1. Keseimbangan Nilai-nilai Spiritualisme dan Materialisme

a. Politik ekonomi konvensional hanya terfokus pada nilai-nilai materialisme suatu barang dengan mengabaikan nilai-nilai spiritualisme dan etika kehidupan bermasyarakat. Sistem kapitalisme memisahkan nilai-nilai agama dalam berbagai kegiatan dan kebijakan ekonomi. Kehidupan masyarakat lepas dari koridor agama, sehingga kebijakan individu memiliki peranan yang dominan dalam pengembangan kehidupan dan kesejahteraan masyarakat. Akibatnya terbentuk masyarakat yang individualistik dan materialistik. Sedangkan dalam konsep marxisme, agama merupakan faktor penghambat bagi terciptanya kesejahteraan dan pertumbuhan ekonomi masyarakat.

b. Politik ekonomi Islam menempatkan nilai-nilai spiritualisme dan materialisme secara seimbang. Konsep keseimbangan juga tampak dalam Rukun Islam: di samping ada perintah untuk mengakui keesaaan Allah Swt, membenarkan risalah Muhammad Saw, dan mengerjakan sholat, ada juga perintah untuk membayar zakat harta. Dalam konsep zakat, terdapat nilai-nilai spiritualisme dan materialisme, karena zakat merupakan ibadah yang berdimensi sosial. Zakat juga merupakan salah satu instrumen untuk meningkatkan pertumbuhan ekonomi serta merupakan sumber dana jaminan sosial. Dengan zakat, kebutuhan pokok masyarakat akan terpenuhi, sehingga aggregat demand yang ada tetap terjaga dan dapat menggairahkan sektor produksi.

>2. Kebebasan Berekonomi

a. Kapitalisme mengajarkan kebebasan individu pada kegiatan ekonomi dengan menekankan prinsip persamaan bagi setiap individu dalam kegiatan ekonomi secara bebas untuk meraih kemakmuran. Namun kebebasan ini tidak diimbangi dengan proses distribusi pendapatan dan kekayaan secara adil dan merata. Sedangkan dalam konsep sosialisme, masyarakat tidak mempunyai kebebasan sedikitpun dalam melakukan kegiatan ekonomi. Kepemilikan individu dihilangkan dan tidak ada kebebasan untuk melakukan transaksi dalam kesepakatan perdagangan.

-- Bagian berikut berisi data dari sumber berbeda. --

[src/sv/ccl_pkg.sv]
package ccl_pkg;

	// sample and detector widths
	localparam int SAMPLE_BITS     = 16;
	localparam int ERR_W           = SAMPLE_BITS + 1;
	localparam int IN_TDATA_W      = ((2 * SAMPLE_BITS + 7) / 8) * 8;

	// loop arithmetic widths
	localparam int PHASE_FRAC_BITS = 28;
	localparam int GAIN_FRAC_BITS  = 16;
	localparam int GAIN_W          = 17;
	localparam int PHASE_W         = 32;
	localparam int FREQ_W          = 31;
	localparam int FSAT_W          = 32;
	localparam int OUT_W           = ERR_W + PHASE_W + FREQ_W;
	localparam int OUT_TDATA_W     = ((OUT_W + 7) / 8) * 8;

	// gain product scaling, arithmetic shift right (or left when negative)
	localparam int PROD_SHIFT = GAIN_FRAC_BITS + SAMPLE_BITS - 1 - PHASE_FRAC_BITS;
	localparam int SHR        = (PROD_SHIFT > 0) ? PROD_SHIFT : 0;
	localparam int SHL        = (PROD_SHIFT < 0) ? -PROD_SHIFT : 0;
	localparam int PROD_W     = GAIN_W + 1 + ERR_W;
	localparam int WIDE_W     = PROD_W + SHL;
	localparam int TERM_W     = PROD_W + SHL - SHR;

	// frequency sum before saturation, phase sum before wrap
	localparam int FSUM_W = ((TERM_W > FREQ_W) ? TERM_W : FREQ_W) + 1;
	localparam int PSUM_W = FSAT_W + 3;

	// two pi in phase units, rounded to nearest from the 2^32 scale
	localparam longint TAU_Q32   = 64'sd26986075409;
	localparam int     TAU_SHIFT = 32 - PHASE_FRAC_BITS;
	localparam longint TAU       = (TAU_Q32 + (64'sd1 <<< (TAU_SHIFT - 1))) >>> TAU_SHIFT;

	// configuration port
	localparam int CFG_IDX_W  = 2;
	localparam int CFG_DATA_W = 32;
	localparam logic [CFG_IDX_W-1:0] REG_PROP_GAIN  = 2'd0;
	localparam logic [CFG_IDX_W-1:0] REG_INTEG_GAIN = 2'd1;
	localparam logic [CFG_IDX_W-1:0] REG_FREQ_MAX   = 2'd2;
	localparam logic [CFG_IDX_W-1:0] REG_FREQ_MIN   = 2'd3;

	// error queue between front and back
	localparam int QDEPTH = 4;
	localparam int QPTR_W = $clog2(QDEPTH);
	localparam int QCNT_W = $clog2(QDEPTH + 1);

	typedef struct packed {
		logic [GAIN_W-1:0]        prop_gain;
		logic [GAIN_W-1:0]        integ_gain;
		logic signed [FREQ_W-1:0] freq_max;
		logic signed [FREQ_W-1:0] freq_min;
	} cfg_regs_t;

	typedef struct packed {
		logic                    valid;
		logic signed [ERR_W-1:0] err;
	} q_head_t;

	// gain times error, scaled to phase units with floor rounding
	function automatic logic signed [TERM_W-1:0] scale_prod(input logic signed [PROD_W-1:0] p);
		logic signed [WIDE_W-1:0] w;
		w = WIDE_W'(p) <<< SHL;
		return TERM_W'(w >>> SHR);
	endfunction

endpackage

[src/sv/ccl_queue.sv]
module ccl_queue
	import ccl_pkg::*;
(
	input  logic                    clk,
	input  logic                    arst_n,
	input  logic                    push,
	input  logic signed [ERR_W-1:0] push_err,
	input  logic                    pop,
	output logic                    full,
	output q_head_t                 head
);

	logic signed [ERR_W-1:0] mem_q [QDEPTH];
	logic [QPTR_W-1:0]       wr_ptr_q;
	logic [QPTR_W-1:0]       rd_ptr_q;
	logic [QCNT_W-1:0]       count_q;

	assign full       = (count_q == QCNT_W'(QDEPTH));
	assign head.valid = (count_q != '0);
	assign head.err   = mem_q[rd_ptr_q];

	// entry storage
	always_ff @(posedge clk) begin
		if (push) begin
			mem_q[wr_ptr_q] <= push_err;
		end
	end

	// pointers and fill count
	always_ff @(posedge clk or negedge arst_n) begin
		if (!arst_n) begin
			wr_ptr_q <= '0;
			rd_ptr_q <= '0;
			count_q  <= '0;
		end else begin
			if (push) begin
				wr_ptr_q <= wr_ptr_q + 1'b1;
			end
			if (pop) begin
				rd_ptr_q <= rd_ptr_q + 1'b1;
			end
			if (push && !pop) begin
				count_q <= count_q + 1'b1;
			end else if (pop && !push) begin
				count_q <= count_q - 1'b1;
			end
		end
	end

endmodule

[config.mk]
export PLATFORM = sky130hd
export DESIGN_NAME = ccl_queue
export DESIGN_NICKNAME = d
export VERILOG_FILES = /design/src/sv/ccl_pkg.sv /design/src/sv/ccl_queue.sv
export SDC_FILE = /design/constraint.sdc
export NUM_CORES = 1
export LEC_CHECK = 0
export BUFFER_PORTS_ARGS = -buffer_cell sky130_fd_sc_hd__buf_2
export CAP_MARGIN = 5
export CORE_MARGIN = 10
export CORE_UTILIZATION = 60
export DETAILED_ROUTE_END_ITERATION = 16
export GPL_ROUTABILITY_DRIVEN = 0
export GPL_TIMING_DRIVEN = 0
export PLACE_DENSITY = 0.87
export SLEW_MARGIN = 5
export SYNTH_ARGS = -nofsm -noshare
export SYNTH_HDL_FRONTEND = slang
export SYNTH_SLANG_ARGS = --single-unit
[constraint.sdc]
create_clock -name clk -period 4.16 [get_ports clk]
set_input_delay 0.208 -clock clk [delete_from_list [all_inputs] [get_ports clk]]
set_output_delay 0.208 -clock clk [all_outputs]
set_load 0.1 [all_outputs]
==> metrics.sh <==
POSTSYNTHCELLCOUNT=123
CRIT_ARRIVAL_NS=1.87
TYPE_OF_ELEMENT_CAPTURING_THE_CRITICAL_PATH='output pin'
SLEW_HEADROOM_PCT=40.7
SYNTH.MOST_COMMON_CELL='edfxtp_1'
VIAS_IN_THE_FIRST_GLOBAL_ROUTE=1479
GRT_SETUP_UNREPAIRED='false'
YS_WARN_COUNT=0
DIE_HEIGHT_UM=89.4
SYNTHDISTINCTLIBCELLS=19
GLOBALROUTEOVERFLOWTOTAL=0
REGTOREGSETUPSLACK_NS=2.42
SLOWEST_STAGE='buf_2'
CRIT-REG2REG-CAPTURE='mem_q[0][3]$_DFFE_PP_'
POSTCTSRESIZEDCELLS=0
ROUTED_WIRELENGTH_MM=4.80
R2R_DEPTH=3
SYNTH_COMMON_CELLS='68 x edfxtp_1, 9 x mux4_1, 8 x mux4_2, 7 x dfrtp_1, 5 x ha_1'
YOSYS-TOP-CELLS-AREA='edfxtp_1 71%, mux4_1 8.2%, mux4_2 6.2%'
YS_FF_LATCH=75
HOLD_CLASS='input port to flop'
DESIGN.FINAL.NETS=201
FINAL-HOLD-VIOLATION-COUNT=0
GRT_ANTENNA_BEFORE_REPAIR=0
INITIAL_CORE_UTILIZATION_PCT=61.6
POSTROUTEANTENNANETS=0
MAIN_COMBINATIONAL_CELL_FAMILY_BY_AREA_AFTER_SYNTHESIS='multiplexers'
SYNTH-SIMPLE-AREA-SHARE_PCT=1.73
SYNTH-ADDER-AREA-SHARE_PCT=2.86
DRIVE_ABOVE_1_SHARE_PCT=34.1
R2R_START='wr_ptr_q[0]$_DFFE_PN0P_'
ANTENNA-DIODE-COUNT=0
CTSHOLDBUFFERS=1
FMAX_MHz=480
DIE-AREA_UM2=8000
SYNTH_ENABLE_FLOP_CELLS=68
CTS_ROOT_BUFFER='clkbuf_8'
CRIT_PATH_CELL_TRACE='buf_2, buf_2, mux4_2, buf_2'
LAYOUT-AREA-OVERHEAD-VS-SYNTH_PCT=14.6
GLOBALROUTETOTALUTIL_PCT=13.4
ROWS=25
YS.FLOP_TYPE='edfxtp_1'
IO-PIN-COUNT=40
CLKTRANSATPATHREGS_NS=0.07
MAXIMUM_NUMBER_OF_PINS_ON_ONE_NET_BEFORE_GLOBAL_ROUTE_REPAIR=18
POST_SYNTH_TOP_AREA_CELL='edfxtp_1'
HOLD-PATH-CELL-COUNT=1
ASYNCSETRESETFLOPFRACSYNTH_PCT=9.33
DRC_ERRORS=0
CLOCK_TREE_FROM_TRITONCTS='done'
CRITPATHMAXFANOUT=10
VIA_PER_INST=5.74
FIRST_PASS_GRT_WIRE_LENGTH_MM=7.60
HOLDPATHEND='mem_q[3][15]$_DFFE_PP_'
CLOCK_SINK_COUNT=75
POST_CTS_BUFFERS=0
DP_HPWL_MM=3.27
ROUTED-VIA-COUNT=1337
TIMING.FINAL.SETUP_VIOLATIONS=0
SYNTH_FP_NETS=150
CRITPATHLAUNCHTYPE='flop'
DRT_PRE_ANTENNA_ITERS=4
SYN_AREA_PER_CELL_UM2=23.5
PERIOD_SHARE_PCT=50.1
CP_SLOWEST_STAGE_DELAY_NS=0.43
LAUNCH_INSTANCE_OF_THE_WORST_MIN_DELAY_PATH='push_err[15]'
FINALCRITICALPERIOD_NS=2.08
NUMBER_OF_LEVELS_THE_H_TREE_WAS_SPLIT_INTO=3
CLOCK_INSERTION_DELAY_WORST_SKEW_NS=0.33
RUN_STATUS='completed'
CAP_VIOL_MAX_COUNT=0
BUFFER_PORTS.INSERTED=39
CLOCK-SKEW-FINAL_NS=0.00659
CTS_INSERTED_BUFFERS=9
DRT-INITIAL-DRC-COUNT=84
SYNTH_SEQUENTIAL_AREA_RATIO_PCT=76.7
CRIT_REQUIRED_NS=3.95
FINALMAXSLEWVIOLATIONS=0
CRITPATHKIND='flop to output pin'
WORST-SLEW-PIN-TRANSITION_NS=0.889
POST_SYNTHESIS_COMPOUND_GATE_AREA_FRACTION_PCT=0.173
FP.DIEW_UM=89.4
SYNTH-XOR-AREA-SHARE_PCT=1.82
CORE_AREA_UM2=4690
CLOCK_PATH_BUFFERS=2
SYNTH_TOP_CELL_AREA_SHARE_PCT=70.6
FIN_TNS_SETUP_NS=0
DRT_WL_CELL_UM=20.6
SYNTHESIS.AREA_UM2=2890
YOSYS-MUX-AREA-FRACTION_PCT=14.8
CRITICAL_PATH.MOST_COMMON_CELL='buf_2'
==> layer usage <==
metal | wire [um] | vias up | track usage [%]
li1 | - | 607 | -
met1 | 1990 | 688 | 15.1
met2 | 2510 | 34 | 21.9
met3 | 223 | 8 | 4.74
met4 | 77 | 0 | 6.94
met5 | 0 | - | 0
==> worst max path at each step <==
stage	start	endpoint	slack, ns	cells past startpoint
2_1_floorplan	count_q[0]$_DFFE_PN0P_	full	1.30	1
5_1_grt	rd_ptr_q[1]$_DFFE_PN0P_	head[2]	1.98	4
6_report	rd_ptr_q[1]$_DFFE_PN0P_	head[11]	2.08	4
3_3_place_gp	rd_ptr_q[1]$_DFFE_PN0P_	head[2]	2.44	4
4_1_cts	rd_ptr_q[1]$_DFFE_PN0P_	head[2]	2.04	4
3_5_place_dp	wr_ptr_q[0]$_DFFE_PN0P_	mem_q[0][4]$_DFFE_PP_	2.39	3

b. Ekonomi Islam membenarkan kepemilikan individu dan kebebasan bertransaksi sepanjang tetap dalam kerangka syariah. Kebebasan tersebut akan mendorong masyarakat untuk beramal dan berproduksi demi terwujudnya kemaslahatan masyarakat. Di sisi lain, ekonomi Islam juga membenarkan adanya campur tangan pemerinah, terutama jika perekonomian dalam keadaan darurat, namun tetap dalam kerangka syariah. Campur tangan pemerintah mutlak diperlukan ketika kegiatan ekonomi menimbulkan kemudharatan bagi kemaslahatan masyarakat, dan ketika pasar tidak beroperasi secara normal akibat penyimpangan mekanisme pasar, seperti terjadinya monopoli.

3. Dualisme Kepemilikan

a. Alam semesta beserta isinya merupakan milik Allah. Manusia hanyalah wakil Allah dalam rangka memakmurkan dan menyejahterakan bumi. Oleh karena itu setiap kewajiban ekonomi yang diambil manusia untuk memakmurkan alam semesta tidak boleh bertentangan dengan ketentuan-ketentuan Allah.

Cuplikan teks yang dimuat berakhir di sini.